A Tenderloin Story: The Window Washer

by Mary Jessup on March 15, 2016

I live in San Francisco in the Tenderloin neighborhood. The area has an awful reputation, and some people are afraid of the Tenderloin. But when you live in the Tenderloin, you realize its radiance. This little story is about the neighborhood, and the community. It was told to me by the window washer, and so I named the story after him.

A couple of weeks ago the management of my residential building hired a window washer to clean the exterior windows of our building. The man worked all day Saturday and Sunday. He did an excellent job. I was happy to have clean windows.

Sunday morning, when exiting the building, I saw the window washer. He was standing on the sidewalk, taking a break. He had all his equipment with him, and I knew it was him.

“Hi,” I said, smiling. “Thank you for washing the windows. You did a great job.”

He smiled. “Hi,” he said. “Thank you.”

“You’re welcome,” I said.

“You people in the Tenderloin talk to me,” he said. “You all talk to me, and say thank you. People here tell me they appreciate my work. They sometimes give me tips. And food.”

“Wow! That’s wonderful,” I said.

“Yeah,” he said. “I work all over the City. And nobody talks to me. In the Tenderloin people talk to me. They’re friendly.”

That is it. The people in the Tenderloin are friendly, and real. Most are living in poverty, and cannot afford the paraphernalia of wealth.

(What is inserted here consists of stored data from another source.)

`src/sv/vertex_view_projection_assert.svh`:
```
// Assertion helpers shared by the vertex projection block.
`ifndef VERTEX_VIEW_PROJECTION_ASSERT_SVH
`define VERTEX_VIEW_PROJECTION_ASSERT_SVH

// Property checked on every clock edge outside reset.
`define VVP_ASSERT(lbl, prop) \
    lbl: assert property (@(posedge i_clk) disable iff (!i_rst_n) prop) \
        else $error("vertex_view_projection: check failed");

// Property checked on every clock edge, reset included.
`define VVP_ASSERT_ALWAYS(lbl, prop) \
    lbl: assert property (@(posedge i_clk) prop) \
        else $error("vertex_view_projection: check failed");

`endif

```
`src/sv/vvp_pkg.sv`:
```
// ----------------------------------------------------------------------------
// vvp_pkg: shared types and helpers of the vertex projection block
// Word layouts, configuration register set and saturation helper.
// ----------------------------------------------------------------------------
`timescale 1ns / 1ps

package vvp_pkg;

    localparam int DivSteps = 64;
    localparam int QDepth   = 4;
    localparam int QPtrW    = 2;
    localparam int QCntW    = 3;

    localparam logic signed [63:0] Max32 = 64'sh0000_0000_7FFF_FFFF;
    localparam logic signed [63:0] Min32 = 64'shFFFF_FFFF_8000_0000;

    typedef enum logic [2:0] {
        CFG_ROW_X,
        CFG_ROW_Y,
        CFG_ROW_Z,
        CFG_TRANS,
        CFG_DIST,
        CFG_ASPECT,
        CFG_WIDTH,
        CFG_HEIGHT
    } t_cfg_idx;

    typedef struct packed {
        logic signed [31:0] world_x;
        logic signed [31:0] world_y;
        logic signed [31:0] world_z;
    } t_in;

    typedef struct packed {
        logic signed [31:0] screen_x;
        logic signed [31:0] screen_y;
        logic signed [31:0] camera_depth;
        logic               clipped_flag;
    } t_out;

    typedef struct packed {
        logic [47:0] row_x;
        logic [47:0] row_y;
        logic [47:0] row_z;
        logic [47:0] trans;
        logic [31:0] distance;
        logic [15:0] aspect;
        logic [12:0] width;
        logic [12:0] height;
    } t_cfg;

    // Camera-space word handed from the front to the back.
    typedef struct packed {
        logic signed [31:0] xc;
        logic signed [31:0] yc;
        logic signed [31:0] zc;
        logic               flag;
    } t_cam;

    // Sideband that rides along the divider.
    typedef struct packed {
        logic               neg_x;
        logic               neg_y;
        logic               zero_x;
        logic               zero_y;
        logic               den_zero;
        logic               flag;
        logic signed [31:0] zc;
    } t_side;

    typedef struct packed {
        logic full;
        logic empty;
    } t_q_stat;

    typedef struct packed {
        logic signed [31:0] val;
        logic               ovf;
    } t_sat;

    function automatic t_sat sat32(input logic signed [63:0] v);
        t_sat r;
        if (v > Max32) begin
            r.val = 32'sh7FFF_FFFF;
            r.ovf = 1'b1;
        end else if (v < Min32) begin
            r.val = 32'sh8000_0000;
            r.ovf = 1'b1;
        end else begin
            r.val = v[31:0];
            r.ovf = 1'b0;
        end
        return r;
    endfunction

endpackage

```
`src/sv/vvp_queue.sv`:
```
// ----------------------------------------------------------------------------
// vvp_queue: short queue between the matrix front and the projection back
// Four entries of camera-space words, first in first out.
// ----------------------------------------------------------------------------
`timescale 1ns / 1ps

module vvp_queue (
    input  logic             i_clk,
    input  logic             i_rst_n,
    input  logic             i_push,
    input  vvp_pkg::t_cam    i_data,
    input  logic             i_pop,
    output vvp_pkg::t_cam    o_data,
    output vvp_pkg::t_q_stat o_stat
);
    import vvp_pkg::*;

    t_cam             r_mem [0:QDepth-1];
    logic [QPtrW-1:0] r_wr, r_rd;
    logic [QCntW-1:0] r_cnt;

    assign o_stat.full  = (r_cnt == QCntW'(QDepth));
    assign o_stat.empty = (r_cnt == '0);
    assign o_data       = r_mem[r_rd];

    always_ff @(posedge i_clk) begin
        if (!i_rst_n) begin
            r_wr  <= '0;
            r_rd  <= '0;
            r_cnt <= '0;
        end else begin
            if (i_push) begin
                r_wr <= r_wr + 1'b1;
            end
            if (i_pop) begin
                r_rd <= r_rd + 1'b1;
            end
            if (i_push && !i_pop) begin
                r_cnt <= r_cnt + 1'b1;
            end else if (i_pop && !i_push) begin
                r_cnt <= r_cnt - 1'b1;
            end
        end
        if (i_push) begin
            r_mem[r_wr] <= i_data;
        end
    end

endmodule

```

The Tenderloin is not scary. It is real. The people are real, and they’re living a real life. Among the people of the Tenderloin, there is no pretense.

Poverty strips away arrogance, snobbishness, the sense of separation, which we call “us” and “them.” The poverty of the Tenderloin teaches humility.

It is true that the Tenderloin is a harsh neighborhood, raw and rough. Life is lived on the streets. Everything is seen. There are no secrets.

Experience teaches that life in the Tenderloin is the same as life everywhere else in the City, except everywhere else, life is concealed by facades.

The Tenderloin is San Francisco’s shadow. Every day on the streets, the citizens of the Tenderloin confront the dark side of life, the evil. This is a service performed by the residents of the Tenderloin for the remaining residents of the City. Living life in the shadow is the Tenderloin’s spiritual gift to San Francisco.

Poverty helps people to be truly human, to be authentic. We don’t think about it, we live it. We live our humanity. To be human is to be friendly.